How can the threshold light dose be determined? A generic measure of cellular well being of dividing cells is the growth rate (GR). It has been used as a sensitive, quantitative read-out in diverse applications such as chemogenetic profiling (Lee et al. 2014) and systematic mapping of genetic interaction networks (Dixon et al. 2009). Moreover, changes in growth, measured as the timing of cell division, were shown to allow for quantifying subtle, non-toxic effects induced by fluorescence excitation light in C. elegans (Tinevez et al. 2012), mammalian cell culture (Laissue et al. 2017) and also S. cerevisiae (Carlton et al. 2010). We therefore reasoned that the growth rate of dividing cells can be employed as a measure for the absence of photo-destructive effects.

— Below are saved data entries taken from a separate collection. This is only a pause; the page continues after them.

Context: an optimization exercise on an open-source flow, tuned for small area, a short achievable clock period and few clock cycles per item. The choices shown serve that exercise and are no tape-out recipe. RTL that was checked went through simulation tests only; none was proved equivalent to the original. Function not checked in runs 1, 2 and 6: the RTL went through the layout flow alone.

==> flow/design.v, too long to show whole: its modules and the start of the top module <==
// module Zeta: 138 lines
// module Montgomery_Reduce: 1225 lines
// module Butterfly: 107 lines
// module FA: 4 lines
// module HA: 4 lines
// module NTT: 139 lines
module NTT #(
  parameter KYBER_K = 2,
  parameter KYBER_N = 256,
  parameter KYBER_Q = 3329,
  parameter COEFF_SZ = 16
)(
  input clk,
  input reset_n,
  input enable,
  input [COEFF_SZ-1 : 0] Coef_RData,
  output reg  [7 : 0] Coef_RAd,
  output reg  [0 : 0] Coef_WEN,
  output reg  [7 : 0] Coef_WAd,
  output reg  [COEFF_SZ-1 : 0] Coef_WData,
  output reg Poly_NTT_done
);
  // ...
==> flow/run.sh <==
#!/bin/bash
# synth_recipe.tcl (not shown) runs the flow's synth.tcl, then flattens the netlist and writes it again
# the make line also repeats each setting of config.mk as NAME=value (left out here)
make -C /OpenROAD-flow-scripts/flow DESIGN_CONFIG=/design/flow/config.mk WORK_HOME=/design/flow/orfs CLKGATE_MAP_FILE= SYNTH_SCRIPT=/design/flow/synth_recipe.tcl finish
==> flow/config.mk <==
export PLATFORM = sky130hd
export DESIGN_NAME = NTT
export DESIGN_NICKNAME = NTT
export VERILOG_FILES = /design/flow/design.v
export SDC_FILE = /design/flow/constraint.sdc
export NUM_CORES = 8
export LEC_CHECK = 0
export CAP_MARGIN = 20
export CORE_MARGIN = 2
export CORE_UTILIZATION = 40
export CTS_BUF_LIST = sky130_fd_sc_hd__clkbuf_16
export CTS_CLUSTER_DIAMETER = 80
export CTS_CLUSTER_SIZE = 24
export PLACE_DENSITY = 0.6
export SETUP_SLACK_MARGIN = 5
export SLEW_MARGIN = 20
export SYNTH_HIERARCHICAL = 1
export SYNTH_MINIMUM_KEEP_SIZE = 0
==> flow/constraint.sdc <==
create_clock -name core_clock -period 8.0 [get_ports {clk}]
set_input_delay 1.6000 -clock core_clock [delete_from_list [all_inputs] [get_ports {clk}]]
set_output_delay 1.6000 -clock core_clock [all_outputs]
set_load 0.01 [all_outputs]
This design comes from an exercise in tuning for small area and a short achievable clock period on the open sky130 flow, not from production work.
Where RTL was checked, it was by simulation tests only, not by an equivalence proof against the original.
The RTL of runs 2 to 7 was laid out without a check of its function.
Power is estimated from default activity; no workload was simulated.

==> design.v <==
module ram_dp_ar_aw (
clk       ,  
address_0 ,  
data_0    ,  
cs_0      ,  
we_0      ,  
oe_0      ,  
address_1 ,  
data_1    ,  
cs_1      ,  
we_1      ,  
oe_1         
); 
parameter DATA_WIDTH = 8 ;
parameter ADDR_WIDTH = 8 ;
parameter RAM_DEPTH = 1 << ADDR_WIDTH;
input clk ;
input [ADDR_WIDTH-1:0] address_0 ;
input cs_0 ;
input we_0 ;
input oe_0 ; 
input [ADDR_WIDTH-1:0] address_1 ;
input cs_1 ;
input we_1 ;
input oe_1 ; 
input  [DATA_WIDTH-1:0] data_0 ; 
output [DATA_WIDTH-1:0] data_1 ;
reg [DATA_WIDTH-1:0] data_1_out ;
reg [DATA_WIDTH-1:0] mem [0:RAM_DEPTH-1];
always @ (posedge clk)
begin : MEM_WRITE
  if ( cs_0 && we_0 ) begin
     mem[address_0] <= data_0;
  end
end
assign data_1 = (cs_1 && oe_1 && !we_1) ? data_1_out : {DATA_WIDTH{1'b0}}; 
always @ (*)
begin : MEM_READ_1
  if (cs_1 && !we_1 && oe_1) begin
    data_1_out = mem[address_1]; 
  end else begin
    data_1_out = 0; 
  end
end
endmodule  
module syn_fifo (
clk      ,  
rst      ,  
wr_cs    ,  
rd_cs    ,  
data_in  ,  
rd_en    ,  
wr_en    ,  
data_out ,  
empty    ,  
full        
);    
parameter DATA_WIDTH = 8;
parameter ADDR_WIDTH = 8;
parameter RAM_DEPTH = (1 << ADDR_WIDTH);
input clk ;
input rst ;
input wr_cs ;
input rd_cs ;
input rd_en ;
input wr_en ;
input [DATA_WIDTH-1:0] data_in ;
output full ;
output empty ;
output [DATA_WIDTH-1:0] data_out ;
reg [ADDR_WIDTH-1:0] wr_pointer;
reg [ADDR_WIDTH-1:0] rd_pointer;
reg [ADDR_WIDTH :0] status_cnt;
reg [DATA_WIDTH-1:0] data_out ;
wire [DATA_WIDTH-1:0] data_ram ;
assign full = (status_cnt == (RAM_DEPTH-1));
assign empty = (status_cnt == 0);
always @ (posedge clk or posedge rst)
begin : WRITE_POINTER
  if (rst) 
   begin
    wr_pointer <= 0;
   end 
  else 
   if (wr_cs && wr_en )
    begin
     wr_pointer <= wr_pointer + 1;
    end
end
always @ (posedge clk or posedge rst)
begin : READ_POINTER
  if (rst) begin
    rd_pointer <= 0;
  end 
 else 
  if (rd_cs && rd_en ) 
   begin
    rd_pointer <= rd_pointer + 1;
   end
  end
always  @ (posedge clk or posedge rst)
begin : READ_DATA
  if (rst) 
   begin
    data_out <= 0;
   end 
 else 
  if (rd_cs && rd_en ) 
   begin
    data_out <= data_ram;
   end
  end
always @ (posedge clk or posedge rst)
begin : STATUS_COUNTER
  if (rst) begin
    status_cnt <= 0;
  end else if ((rd_cs && rd_en) && !(wr_cs && wr_en) 
                && (status_cnt != 0)) begin
    status_cnt <= status_cnt - 1;
  end else if ((wr_cs && wr_en) && !(rd_cs && rd_en) 
               && (status_cnt != RAM_DEPTH)) begin
    status_cnt <= status_cnt + 1;
  end
end 
ram_dp_ar_aw #(DATA_WIDTH,ADDR_WIDTH)DP_RAM (
.clk       (clk)        ,  
.address_0 (wr_pointer) ,  
.data_0    (data_in)    ,  
.cs_0      (wr_cs)      ,  
.we_0      (wr_en)      ,  
.oe_0      (1'b0)       ,  
.address_1 (rd_pointer) ,  
.data_1    (data_ram)   ,  
.cs_1      (rd_cs)      ,  
.we_1      (1'b0)       ,  
.oe_1      (rd_en)         
);     
endmodule
==> run.sh <==
#!/bin/bash
# synth_recipe.tcl (not shown) runs the flow's synth.tcl, then flattens the netlist and writes it again
# the make line also repeats each setting of config.mk as NAME=value (left out here)
make -C /OpenROAD-flow-scripts/flow DESIGN_CONFIG=/design/flow/config.mk WORK_HOME=/design/flow/orfs CLKGATE_MAP_FILE= SYNTH_SCRIPT=/design/flow/synth_recipe.tcl finish
==> config.mk <==
export PLATFORM = sky130hd
export DESIGN_NAME = syn_fifo
export DESIGN_NICKNAME = syn_fifo
export VERILOG_FILES = /design/flow/design.v
export SDC_FILE = /design/flow/constraint.sdc
export NUM_CORES = 8
export LEC_CHECK = 0
export CAP_MARGIN = 20
export CORE_MARGIN = 2
export CORE_UTILIZATION = 40
export SLEW_MARGIN = 20
export SYNTH_MEMORY_MAX_BITS = 4096
==> constraint.sdc <==
create_clock -name core_clock -period 4.0 [get_ports {clk}]
set_input_delay 0.8000 -clock core_clock [delete_from_list [all_inputs] [get_ports {clk}]]
set_output_delay 0.8000 -clock core_clock [all_outputs]
set_load 0.01 [all_outputs]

Here, we set out to develop guidelines to avoid the confounding effects of visible light in multi-color long-term fluorescence imaging using the model organisms S. cerevisiae and S. pombe. We aimed to measure ”photomorbidity”, which is defined as the effects of light on cellular well being as measured by decreased growth rate compared to an unstressed control. This is consistent with the definition of ”morbidity” by IUPAC: ”departure, subjective or objective, from a state of physiological or psychological well-being” (IUPAC 2016) and distinct from the more severe term ”phototoxicity”, which is used to describe cell death. We showed that photomorbidity can be described using a classical dose-effect relationship with a characteristic effective dose (ED50) and a no-observed effect level (NOEL) below which confounding effects are not detectable. We found that both measures depend on the cumulative light dose, and within practical boundaries are independent of the imaging interval, light intensity and bandwidth. To compare the suitability of different imaging channels and fluorescent proteins for live-cell imaging, we determined the signal-to-noise ratio (SNR) obtained with fluorescent fusion proteins at the NOEL of their specific excitation wavelength. Our results demonstrate how photomorbidity and cellular autofluorescence, in addition to fluorescent protein brightness, can influence the performance of fluorescent proteins in live-cell imaging. We found that photomorbidity of combined wavelengths in multi-color imaging was additive and could be avoided by limiting light doses to the NOEL. In addition, our findings highlight how particular combinations of fluorescent reporters enable artifact free multi-color time-lapse imaging.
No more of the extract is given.